● BRIEF: Please output exactly the part of the records below that opens with the line containing "global placement,pc_q[3],10,-50" and closes with the line containing "mux2_4 350, o32ai_4", both lines included, and nothing else.

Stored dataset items
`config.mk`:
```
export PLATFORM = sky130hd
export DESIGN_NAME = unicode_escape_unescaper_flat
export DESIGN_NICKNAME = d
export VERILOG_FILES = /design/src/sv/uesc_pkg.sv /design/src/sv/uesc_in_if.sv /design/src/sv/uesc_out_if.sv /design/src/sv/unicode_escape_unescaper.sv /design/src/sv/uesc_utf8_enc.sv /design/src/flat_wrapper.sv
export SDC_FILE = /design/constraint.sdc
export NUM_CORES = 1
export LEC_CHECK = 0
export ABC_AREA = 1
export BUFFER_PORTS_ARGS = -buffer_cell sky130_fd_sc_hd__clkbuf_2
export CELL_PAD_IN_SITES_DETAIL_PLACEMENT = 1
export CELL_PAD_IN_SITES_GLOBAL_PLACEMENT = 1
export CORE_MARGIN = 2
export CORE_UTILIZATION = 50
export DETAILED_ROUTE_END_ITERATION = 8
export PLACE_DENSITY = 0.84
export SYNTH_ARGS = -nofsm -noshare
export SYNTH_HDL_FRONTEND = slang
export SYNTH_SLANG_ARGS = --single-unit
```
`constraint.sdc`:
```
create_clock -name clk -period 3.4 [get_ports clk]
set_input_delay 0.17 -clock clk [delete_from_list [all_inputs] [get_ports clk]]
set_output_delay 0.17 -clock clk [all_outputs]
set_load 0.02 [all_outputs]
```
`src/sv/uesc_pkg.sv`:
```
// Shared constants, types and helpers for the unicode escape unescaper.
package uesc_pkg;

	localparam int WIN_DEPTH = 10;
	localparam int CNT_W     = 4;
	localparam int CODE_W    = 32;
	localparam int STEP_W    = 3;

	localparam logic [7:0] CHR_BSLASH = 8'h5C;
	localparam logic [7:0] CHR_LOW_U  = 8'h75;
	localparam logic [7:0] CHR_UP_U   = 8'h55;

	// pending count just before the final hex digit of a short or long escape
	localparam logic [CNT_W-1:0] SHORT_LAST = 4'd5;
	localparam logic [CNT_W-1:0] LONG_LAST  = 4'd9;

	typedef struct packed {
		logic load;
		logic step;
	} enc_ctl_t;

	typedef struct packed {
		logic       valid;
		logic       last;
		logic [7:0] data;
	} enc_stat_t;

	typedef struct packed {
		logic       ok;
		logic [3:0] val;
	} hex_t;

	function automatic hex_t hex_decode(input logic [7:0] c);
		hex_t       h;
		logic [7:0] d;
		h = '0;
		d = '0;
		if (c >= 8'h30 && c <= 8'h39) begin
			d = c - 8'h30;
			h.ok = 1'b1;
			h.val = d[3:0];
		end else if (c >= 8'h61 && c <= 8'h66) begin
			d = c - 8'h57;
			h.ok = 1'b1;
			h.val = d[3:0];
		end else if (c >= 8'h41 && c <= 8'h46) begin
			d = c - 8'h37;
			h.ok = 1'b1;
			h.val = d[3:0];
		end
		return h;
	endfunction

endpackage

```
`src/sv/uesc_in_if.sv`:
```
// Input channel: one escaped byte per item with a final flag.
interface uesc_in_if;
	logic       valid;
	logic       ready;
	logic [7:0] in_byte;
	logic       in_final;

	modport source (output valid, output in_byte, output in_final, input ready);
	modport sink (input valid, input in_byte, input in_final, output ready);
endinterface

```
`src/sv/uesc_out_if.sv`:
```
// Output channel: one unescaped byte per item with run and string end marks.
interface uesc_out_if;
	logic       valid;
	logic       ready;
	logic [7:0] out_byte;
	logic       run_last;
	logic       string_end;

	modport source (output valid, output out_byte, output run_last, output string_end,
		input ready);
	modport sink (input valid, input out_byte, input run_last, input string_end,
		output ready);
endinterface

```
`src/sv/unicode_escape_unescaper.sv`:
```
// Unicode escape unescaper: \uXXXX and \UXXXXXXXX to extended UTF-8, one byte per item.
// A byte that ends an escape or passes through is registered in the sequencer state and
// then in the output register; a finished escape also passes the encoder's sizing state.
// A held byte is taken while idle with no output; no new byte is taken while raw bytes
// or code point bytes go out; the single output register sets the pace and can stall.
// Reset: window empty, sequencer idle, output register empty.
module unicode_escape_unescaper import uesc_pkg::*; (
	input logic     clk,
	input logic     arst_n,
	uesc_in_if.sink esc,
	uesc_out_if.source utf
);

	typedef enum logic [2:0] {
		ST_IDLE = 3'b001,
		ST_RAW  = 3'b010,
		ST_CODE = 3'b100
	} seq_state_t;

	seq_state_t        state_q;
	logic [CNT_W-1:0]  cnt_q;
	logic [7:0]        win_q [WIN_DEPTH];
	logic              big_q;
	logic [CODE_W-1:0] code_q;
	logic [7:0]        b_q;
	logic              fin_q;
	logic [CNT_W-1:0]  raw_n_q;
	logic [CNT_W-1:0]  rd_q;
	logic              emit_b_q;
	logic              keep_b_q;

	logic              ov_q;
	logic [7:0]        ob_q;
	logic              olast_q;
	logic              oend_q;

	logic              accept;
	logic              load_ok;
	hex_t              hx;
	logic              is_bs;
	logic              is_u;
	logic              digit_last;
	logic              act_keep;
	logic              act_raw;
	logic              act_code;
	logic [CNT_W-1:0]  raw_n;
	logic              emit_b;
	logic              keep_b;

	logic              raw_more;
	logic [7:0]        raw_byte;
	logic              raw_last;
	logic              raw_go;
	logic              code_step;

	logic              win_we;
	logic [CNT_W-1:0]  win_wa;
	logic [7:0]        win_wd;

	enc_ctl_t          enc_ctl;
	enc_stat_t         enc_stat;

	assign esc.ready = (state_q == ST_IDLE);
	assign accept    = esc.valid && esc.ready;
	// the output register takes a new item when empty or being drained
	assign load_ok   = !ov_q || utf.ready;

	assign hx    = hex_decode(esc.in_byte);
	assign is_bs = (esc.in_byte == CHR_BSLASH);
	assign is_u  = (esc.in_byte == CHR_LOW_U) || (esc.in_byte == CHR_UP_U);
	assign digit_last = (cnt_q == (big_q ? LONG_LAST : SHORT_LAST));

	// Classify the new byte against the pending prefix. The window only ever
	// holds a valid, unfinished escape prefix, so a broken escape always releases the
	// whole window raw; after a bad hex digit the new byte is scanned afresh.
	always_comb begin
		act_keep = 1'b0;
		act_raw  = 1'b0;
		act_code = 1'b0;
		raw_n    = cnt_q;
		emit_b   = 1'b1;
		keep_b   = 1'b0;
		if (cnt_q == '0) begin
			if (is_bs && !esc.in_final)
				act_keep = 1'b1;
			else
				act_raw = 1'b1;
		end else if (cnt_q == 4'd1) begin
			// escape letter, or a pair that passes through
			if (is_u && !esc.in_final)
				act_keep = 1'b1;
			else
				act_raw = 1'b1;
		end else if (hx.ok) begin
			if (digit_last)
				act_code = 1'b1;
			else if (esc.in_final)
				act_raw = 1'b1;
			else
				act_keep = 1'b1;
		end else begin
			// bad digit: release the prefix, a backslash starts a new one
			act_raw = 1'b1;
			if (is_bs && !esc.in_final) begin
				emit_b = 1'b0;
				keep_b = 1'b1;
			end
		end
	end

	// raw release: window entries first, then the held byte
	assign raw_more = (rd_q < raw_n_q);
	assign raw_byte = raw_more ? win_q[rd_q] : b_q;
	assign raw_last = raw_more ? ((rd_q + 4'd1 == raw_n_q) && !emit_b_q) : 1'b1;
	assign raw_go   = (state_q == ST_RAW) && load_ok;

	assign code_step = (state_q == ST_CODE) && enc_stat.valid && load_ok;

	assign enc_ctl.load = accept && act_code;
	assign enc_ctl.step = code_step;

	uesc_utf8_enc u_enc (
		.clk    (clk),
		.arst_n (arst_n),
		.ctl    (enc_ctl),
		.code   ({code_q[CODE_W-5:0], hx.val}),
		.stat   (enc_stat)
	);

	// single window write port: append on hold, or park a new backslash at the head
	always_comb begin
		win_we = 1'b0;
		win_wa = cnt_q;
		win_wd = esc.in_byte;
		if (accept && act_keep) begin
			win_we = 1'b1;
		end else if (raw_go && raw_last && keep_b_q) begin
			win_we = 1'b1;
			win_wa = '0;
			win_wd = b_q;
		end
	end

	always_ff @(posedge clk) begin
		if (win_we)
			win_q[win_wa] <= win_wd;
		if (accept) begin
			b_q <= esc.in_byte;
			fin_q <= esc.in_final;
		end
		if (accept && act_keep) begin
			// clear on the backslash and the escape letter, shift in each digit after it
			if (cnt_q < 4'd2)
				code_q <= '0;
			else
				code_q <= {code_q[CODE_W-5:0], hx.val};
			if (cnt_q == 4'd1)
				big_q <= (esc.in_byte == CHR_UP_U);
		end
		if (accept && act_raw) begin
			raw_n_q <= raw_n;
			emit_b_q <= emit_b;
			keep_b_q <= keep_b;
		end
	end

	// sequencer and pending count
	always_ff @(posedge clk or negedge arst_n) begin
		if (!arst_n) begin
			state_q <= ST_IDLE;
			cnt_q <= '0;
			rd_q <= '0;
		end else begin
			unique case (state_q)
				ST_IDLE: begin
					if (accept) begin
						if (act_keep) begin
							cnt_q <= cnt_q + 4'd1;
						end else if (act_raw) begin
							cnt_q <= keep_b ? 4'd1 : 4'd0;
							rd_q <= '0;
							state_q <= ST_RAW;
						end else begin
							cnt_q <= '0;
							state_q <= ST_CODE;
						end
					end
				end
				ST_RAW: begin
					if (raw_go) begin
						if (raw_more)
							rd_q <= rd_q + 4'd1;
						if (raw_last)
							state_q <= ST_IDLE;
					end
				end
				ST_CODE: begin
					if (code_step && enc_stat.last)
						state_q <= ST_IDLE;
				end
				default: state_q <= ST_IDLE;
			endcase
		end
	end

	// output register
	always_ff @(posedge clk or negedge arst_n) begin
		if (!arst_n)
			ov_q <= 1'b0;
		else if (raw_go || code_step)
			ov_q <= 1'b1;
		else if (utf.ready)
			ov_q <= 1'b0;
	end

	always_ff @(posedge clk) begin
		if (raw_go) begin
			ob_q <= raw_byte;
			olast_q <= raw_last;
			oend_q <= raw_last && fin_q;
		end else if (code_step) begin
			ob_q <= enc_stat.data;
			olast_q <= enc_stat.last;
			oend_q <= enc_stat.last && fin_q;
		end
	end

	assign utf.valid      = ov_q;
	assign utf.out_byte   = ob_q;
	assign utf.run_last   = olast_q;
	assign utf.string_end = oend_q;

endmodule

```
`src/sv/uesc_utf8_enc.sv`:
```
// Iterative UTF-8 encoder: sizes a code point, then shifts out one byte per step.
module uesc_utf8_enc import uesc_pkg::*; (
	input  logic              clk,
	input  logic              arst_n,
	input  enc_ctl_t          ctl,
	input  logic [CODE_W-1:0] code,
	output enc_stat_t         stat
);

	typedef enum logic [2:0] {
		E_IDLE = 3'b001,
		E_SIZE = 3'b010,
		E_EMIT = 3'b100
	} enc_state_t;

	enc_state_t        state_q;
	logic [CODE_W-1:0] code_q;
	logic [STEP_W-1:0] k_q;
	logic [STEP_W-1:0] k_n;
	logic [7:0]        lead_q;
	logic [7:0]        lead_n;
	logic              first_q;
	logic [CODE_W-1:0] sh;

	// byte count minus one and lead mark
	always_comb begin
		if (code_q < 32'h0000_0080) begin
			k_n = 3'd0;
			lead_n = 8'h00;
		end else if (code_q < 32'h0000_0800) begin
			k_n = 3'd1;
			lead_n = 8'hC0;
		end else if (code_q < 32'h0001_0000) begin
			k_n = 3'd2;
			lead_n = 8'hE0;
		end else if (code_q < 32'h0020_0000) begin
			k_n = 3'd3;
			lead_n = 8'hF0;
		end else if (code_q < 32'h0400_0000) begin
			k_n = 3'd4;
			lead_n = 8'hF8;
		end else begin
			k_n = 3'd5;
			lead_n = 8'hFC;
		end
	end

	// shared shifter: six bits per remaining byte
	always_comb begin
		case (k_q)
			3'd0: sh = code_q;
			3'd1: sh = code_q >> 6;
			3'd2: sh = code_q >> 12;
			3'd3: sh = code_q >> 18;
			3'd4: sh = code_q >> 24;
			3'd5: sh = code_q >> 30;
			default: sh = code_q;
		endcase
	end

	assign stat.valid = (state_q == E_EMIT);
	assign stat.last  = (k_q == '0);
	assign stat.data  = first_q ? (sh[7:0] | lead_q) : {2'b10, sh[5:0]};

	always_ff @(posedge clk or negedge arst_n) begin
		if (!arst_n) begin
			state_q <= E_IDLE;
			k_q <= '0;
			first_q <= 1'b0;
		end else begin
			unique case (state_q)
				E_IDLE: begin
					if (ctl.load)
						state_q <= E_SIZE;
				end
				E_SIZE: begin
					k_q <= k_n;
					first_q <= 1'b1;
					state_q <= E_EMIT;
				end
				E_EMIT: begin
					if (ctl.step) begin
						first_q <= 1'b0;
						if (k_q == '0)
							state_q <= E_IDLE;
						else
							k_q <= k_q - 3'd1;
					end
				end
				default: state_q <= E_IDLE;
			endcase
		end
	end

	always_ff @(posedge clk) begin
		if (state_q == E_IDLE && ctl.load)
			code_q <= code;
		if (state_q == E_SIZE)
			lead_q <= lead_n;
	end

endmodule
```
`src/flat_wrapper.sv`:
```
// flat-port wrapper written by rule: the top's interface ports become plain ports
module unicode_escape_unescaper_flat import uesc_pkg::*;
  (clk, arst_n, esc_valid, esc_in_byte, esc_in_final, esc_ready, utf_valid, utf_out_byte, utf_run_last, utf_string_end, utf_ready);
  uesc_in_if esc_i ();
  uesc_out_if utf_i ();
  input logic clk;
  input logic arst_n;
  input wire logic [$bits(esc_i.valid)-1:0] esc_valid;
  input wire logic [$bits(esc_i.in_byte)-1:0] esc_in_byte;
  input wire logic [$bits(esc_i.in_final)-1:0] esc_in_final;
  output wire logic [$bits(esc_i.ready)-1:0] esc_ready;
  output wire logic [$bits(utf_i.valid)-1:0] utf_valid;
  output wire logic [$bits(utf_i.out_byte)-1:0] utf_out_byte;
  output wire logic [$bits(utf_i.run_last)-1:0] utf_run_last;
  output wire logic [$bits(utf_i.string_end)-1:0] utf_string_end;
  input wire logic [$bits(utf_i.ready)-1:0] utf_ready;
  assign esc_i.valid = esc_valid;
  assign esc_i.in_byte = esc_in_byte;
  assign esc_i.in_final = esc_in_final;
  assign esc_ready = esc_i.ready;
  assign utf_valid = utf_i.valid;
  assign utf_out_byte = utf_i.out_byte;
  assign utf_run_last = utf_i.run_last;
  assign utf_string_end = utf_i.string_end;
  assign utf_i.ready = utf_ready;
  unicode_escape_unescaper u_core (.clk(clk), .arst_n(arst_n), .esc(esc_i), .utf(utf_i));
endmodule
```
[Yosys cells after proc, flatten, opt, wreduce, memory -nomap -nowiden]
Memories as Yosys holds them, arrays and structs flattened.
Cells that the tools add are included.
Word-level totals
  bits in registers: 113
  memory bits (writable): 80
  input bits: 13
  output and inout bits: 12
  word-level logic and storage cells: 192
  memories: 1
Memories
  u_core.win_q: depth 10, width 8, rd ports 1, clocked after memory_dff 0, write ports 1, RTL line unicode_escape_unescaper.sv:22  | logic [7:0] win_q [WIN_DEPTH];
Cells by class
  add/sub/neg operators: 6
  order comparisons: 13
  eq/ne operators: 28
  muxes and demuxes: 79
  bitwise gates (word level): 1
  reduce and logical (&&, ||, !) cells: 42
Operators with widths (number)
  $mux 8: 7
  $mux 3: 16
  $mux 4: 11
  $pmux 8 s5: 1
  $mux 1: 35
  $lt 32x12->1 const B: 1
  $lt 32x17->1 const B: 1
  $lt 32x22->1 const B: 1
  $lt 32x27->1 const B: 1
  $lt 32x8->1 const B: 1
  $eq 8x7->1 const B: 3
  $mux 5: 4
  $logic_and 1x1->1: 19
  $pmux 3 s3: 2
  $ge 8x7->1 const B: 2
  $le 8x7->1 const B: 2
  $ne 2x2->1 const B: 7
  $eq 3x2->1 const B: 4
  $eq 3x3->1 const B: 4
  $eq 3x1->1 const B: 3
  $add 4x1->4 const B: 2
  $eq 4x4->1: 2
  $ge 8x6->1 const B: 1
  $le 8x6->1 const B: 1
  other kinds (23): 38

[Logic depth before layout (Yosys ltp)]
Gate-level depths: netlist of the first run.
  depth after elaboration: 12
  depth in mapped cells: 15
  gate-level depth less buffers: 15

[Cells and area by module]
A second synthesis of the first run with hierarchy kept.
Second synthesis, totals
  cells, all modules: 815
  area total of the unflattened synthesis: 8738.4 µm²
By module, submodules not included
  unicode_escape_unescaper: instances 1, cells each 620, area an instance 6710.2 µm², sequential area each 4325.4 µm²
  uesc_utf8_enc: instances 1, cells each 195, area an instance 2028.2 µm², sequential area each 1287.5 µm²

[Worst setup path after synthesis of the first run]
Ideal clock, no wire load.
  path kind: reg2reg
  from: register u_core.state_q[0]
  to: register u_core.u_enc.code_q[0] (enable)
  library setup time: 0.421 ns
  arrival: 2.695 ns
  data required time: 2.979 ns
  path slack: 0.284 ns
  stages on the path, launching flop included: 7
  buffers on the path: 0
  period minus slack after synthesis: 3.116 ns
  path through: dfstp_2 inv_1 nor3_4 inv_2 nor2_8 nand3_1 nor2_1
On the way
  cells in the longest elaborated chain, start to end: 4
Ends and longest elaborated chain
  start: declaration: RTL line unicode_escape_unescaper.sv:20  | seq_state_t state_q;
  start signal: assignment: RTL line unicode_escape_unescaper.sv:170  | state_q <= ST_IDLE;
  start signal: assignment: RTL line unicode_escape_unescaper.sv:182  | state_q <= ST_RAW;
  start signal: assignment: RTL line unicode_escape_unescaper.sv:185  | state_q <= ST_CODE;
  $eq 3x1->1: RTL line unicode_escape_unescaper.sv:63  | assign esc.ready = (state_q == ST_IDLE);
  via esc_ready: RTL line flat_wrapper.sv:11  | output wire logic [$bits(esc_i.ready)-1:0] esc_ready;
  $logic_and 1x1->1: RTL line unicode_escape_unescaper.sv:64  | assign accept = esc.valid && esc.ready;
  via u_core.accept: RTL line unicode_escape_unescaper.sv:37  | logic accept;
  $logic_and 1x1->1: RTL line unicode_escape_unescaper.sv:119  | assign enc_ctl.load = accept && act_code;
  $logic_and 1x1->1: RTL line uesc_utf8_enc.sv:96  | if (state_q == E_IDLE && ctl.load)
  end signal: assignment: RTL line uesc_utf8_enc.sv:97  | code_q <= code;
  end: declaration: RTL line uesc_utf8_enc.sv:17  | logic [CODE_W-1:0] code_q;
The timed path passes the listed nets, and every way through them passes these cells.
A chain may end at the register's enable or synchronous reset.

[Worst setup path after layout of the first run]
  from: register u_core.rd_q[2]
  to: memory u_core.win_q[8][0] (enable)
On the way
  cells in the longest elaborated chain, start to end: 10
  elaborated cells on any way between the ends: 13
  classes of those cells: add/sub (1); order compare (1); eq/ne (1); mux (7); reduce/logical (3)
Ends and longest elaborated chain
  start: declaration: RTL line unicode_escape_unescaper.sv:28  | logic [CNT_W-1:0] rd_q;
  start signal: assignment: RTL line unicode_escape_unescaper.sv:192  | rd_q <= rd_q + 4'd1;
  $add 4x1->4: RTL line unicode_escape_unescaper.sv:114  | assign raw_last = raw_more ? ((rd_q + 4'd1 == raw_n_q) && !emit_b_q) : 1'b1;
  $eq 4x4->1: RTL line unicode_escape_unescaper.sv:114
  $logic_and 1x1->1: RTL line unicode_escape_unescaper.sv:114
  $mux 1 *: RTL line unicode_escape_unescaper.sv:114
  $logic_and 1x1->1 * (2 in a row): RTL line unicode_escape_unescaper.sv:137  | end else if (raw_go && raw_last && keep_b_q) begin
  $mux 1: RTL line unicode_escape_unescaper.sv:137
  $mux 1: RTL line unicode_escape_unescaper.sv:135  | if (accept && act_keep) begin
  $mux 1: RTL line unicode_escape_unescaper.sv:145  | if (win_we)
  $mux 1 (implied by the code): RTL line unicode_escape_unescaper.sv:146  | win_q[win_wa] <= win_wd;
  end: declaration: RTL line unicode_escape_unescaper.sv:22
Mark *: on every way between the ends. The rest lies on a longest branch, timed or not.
--
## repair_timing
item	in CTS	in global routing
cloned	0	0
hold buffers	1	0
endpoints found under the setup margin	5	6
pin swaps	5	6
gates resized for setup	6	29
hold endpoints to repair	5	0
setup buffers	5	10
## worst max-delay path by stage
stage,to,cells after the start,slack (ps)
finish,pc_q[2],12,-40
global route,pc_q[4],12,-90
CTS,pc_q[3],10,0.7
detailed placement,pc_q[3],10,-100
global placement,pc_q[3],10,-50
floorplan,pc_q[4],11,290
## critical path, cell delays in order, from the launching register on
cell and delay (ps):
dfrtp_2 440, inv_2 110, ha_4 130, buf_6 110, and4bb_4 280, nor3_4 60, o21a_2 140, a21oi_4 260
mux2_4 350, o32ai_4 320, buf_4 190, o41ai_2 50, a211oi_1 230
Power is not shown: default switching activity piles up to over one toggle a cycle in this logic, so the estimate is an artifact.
...
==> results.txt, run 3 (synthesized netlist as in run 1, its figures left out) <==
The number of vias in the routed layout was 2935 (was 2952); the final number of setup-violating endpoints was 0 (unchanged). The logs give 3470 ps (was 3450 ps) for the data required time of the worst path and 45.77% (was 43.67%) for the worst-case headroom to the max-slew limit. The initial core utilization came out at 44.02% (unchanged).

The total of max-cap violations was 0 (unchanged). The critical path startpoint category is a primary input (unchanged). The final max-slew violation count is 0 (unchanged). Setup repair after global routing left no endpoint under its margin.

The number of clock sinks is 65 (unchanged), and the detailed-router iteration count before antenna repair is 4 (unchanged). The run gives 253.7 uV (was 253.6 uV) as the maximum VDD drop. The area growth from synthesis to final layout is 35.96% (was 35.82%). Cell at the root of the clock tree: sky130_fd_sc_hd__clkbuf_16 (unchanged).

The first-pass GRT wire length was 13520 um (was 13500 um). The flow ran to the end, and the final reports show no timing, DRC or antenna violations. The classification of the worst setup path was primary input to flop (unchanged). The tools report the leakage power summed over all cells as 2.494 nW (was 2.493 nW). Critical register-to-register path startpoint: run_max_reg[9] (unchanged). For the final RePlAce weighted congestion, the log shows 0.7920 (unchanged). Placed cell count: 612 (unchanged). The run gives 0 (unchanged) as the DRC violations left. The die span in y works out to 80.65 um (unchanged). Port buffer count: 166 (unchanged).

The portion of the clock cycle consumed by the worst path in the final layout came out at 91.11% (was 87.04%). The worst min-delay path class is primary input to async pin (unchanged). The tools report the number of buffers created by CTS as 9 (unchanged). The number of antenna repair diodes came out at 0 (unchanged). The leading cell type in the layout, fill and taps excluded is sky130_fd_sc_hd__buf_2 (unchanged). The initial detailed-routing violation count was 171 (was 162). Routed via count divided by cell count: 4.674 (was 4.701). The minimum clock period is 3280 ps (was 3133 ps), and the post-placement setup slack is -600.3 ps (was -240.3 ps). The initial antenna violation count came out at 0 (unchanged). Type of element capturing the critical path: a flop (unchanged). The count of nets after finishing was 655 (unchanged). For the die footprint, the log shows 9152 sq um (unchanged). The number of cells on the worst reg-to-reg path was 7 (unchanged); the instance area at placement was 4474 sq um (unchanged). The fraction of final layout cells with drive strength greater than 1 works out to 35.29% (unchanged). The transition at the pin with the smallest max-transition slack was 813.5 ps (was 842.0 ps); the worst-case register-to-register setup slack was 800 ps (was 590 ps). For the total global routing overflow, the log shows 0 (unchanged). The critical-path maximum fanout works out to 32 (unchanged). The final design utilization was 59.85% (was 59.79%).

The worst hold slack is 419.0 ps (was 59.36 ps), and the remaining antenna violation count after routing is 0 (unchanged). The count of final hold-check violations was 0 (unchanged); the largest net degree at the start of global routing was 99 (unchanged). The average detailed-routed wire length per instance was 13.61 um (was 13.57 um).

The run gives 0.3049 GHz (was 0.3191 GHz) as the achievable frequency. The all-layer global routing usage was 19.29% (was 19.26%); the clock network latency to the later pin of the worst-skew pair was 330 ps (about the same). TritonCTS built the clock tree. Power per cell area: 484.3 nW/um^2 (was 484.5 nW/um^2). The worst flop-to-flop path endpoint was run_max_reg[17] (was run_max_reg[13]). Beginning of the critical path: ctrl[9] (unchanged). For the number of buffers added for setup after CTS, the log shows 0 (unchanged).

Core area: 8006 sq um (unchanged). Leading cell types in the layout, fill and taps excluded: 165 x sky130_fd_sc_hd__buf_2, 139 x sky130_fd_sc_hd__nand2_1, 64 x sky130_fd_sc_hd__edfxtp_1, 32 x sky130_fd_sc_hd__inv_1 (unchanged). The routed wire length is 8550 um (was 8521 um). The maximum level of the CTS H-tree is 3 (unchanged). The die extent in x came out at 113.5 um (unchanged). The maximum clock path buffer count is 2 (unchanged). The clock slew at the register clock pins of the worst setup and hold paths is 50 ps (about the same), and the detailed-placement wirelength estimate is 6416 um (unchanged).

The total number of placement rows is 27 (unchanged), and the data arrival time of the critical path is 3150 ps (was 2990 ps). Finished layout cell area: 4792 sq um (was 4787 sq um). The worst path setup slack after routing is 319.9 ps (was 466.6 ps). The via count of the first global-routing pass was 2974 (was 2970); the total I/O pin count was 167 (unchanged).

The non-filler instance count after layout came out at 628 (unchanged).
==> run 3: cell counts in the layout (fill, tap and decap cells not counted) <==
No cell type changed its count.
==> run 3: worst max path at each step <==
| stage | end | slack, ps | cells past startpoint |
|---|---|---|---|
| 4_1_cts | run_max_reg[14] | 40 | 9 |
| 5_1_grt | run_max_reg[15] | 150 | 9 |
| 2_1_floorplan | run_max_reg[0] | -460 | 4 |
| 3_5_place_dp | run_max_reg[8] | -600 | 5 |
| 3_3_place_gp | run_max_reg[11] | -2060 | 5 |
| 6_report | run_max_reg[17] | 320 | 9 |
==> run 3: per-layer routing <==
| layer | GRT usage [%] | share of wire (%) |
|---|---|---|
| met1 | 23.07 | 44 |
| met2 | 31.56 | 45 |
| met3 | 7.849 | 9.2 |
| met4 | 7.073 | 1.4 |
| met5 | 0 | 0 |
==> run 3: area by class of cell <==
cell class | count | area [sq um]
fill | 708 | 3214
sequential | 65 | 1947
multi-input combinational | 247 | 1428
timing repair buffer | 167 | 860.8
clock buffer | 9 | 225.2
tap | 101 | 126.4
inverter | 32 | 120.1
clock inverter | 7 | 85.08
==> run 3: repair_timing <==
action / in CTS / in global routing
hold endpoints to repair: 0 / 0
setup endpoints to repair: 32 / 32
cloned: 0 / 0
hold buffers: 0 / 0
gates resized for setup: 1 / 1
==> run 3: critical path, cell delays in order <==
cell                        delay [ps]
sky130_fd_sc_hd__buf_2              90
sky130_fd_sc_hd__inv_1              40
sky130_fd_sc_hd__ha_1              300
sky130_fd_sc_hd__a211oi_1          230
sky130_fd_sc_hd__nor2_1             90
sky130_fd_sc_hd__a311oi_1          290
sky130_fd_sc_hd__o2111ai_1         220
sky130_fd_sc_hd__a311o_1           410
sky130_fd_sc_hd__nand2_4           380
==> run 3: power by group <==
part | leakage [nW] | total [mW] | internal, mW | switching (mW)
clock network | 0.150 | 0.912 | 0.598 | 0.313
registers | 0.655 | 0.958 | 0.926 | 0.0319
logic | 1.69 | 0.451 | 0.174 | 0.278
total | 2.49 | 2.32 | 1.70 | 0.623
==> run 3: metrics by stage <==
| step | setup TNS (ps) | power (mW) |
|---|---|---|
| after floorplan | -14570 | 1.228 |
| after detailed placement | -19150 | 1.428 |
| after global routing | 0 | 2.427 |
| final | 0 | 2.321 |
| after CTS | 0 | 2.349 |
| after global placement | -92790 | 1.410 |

● YOUR RESPONSE:
global placement,pc_q[3],10,-50
floorplan,pc_q[4],11,290
## critical path, cell delays in order, from the launching register on
cell and delay (ps):
dfrtp_2 440, inv_2 110, ha_4 130, buf_6 110, and4bb_4 280, nor3_4 60, o21a_2 140, a21oi_4 260
mux2_4 350, o32ai_4 320, buf_4 190, o41ai_2 50, a211oi_1 230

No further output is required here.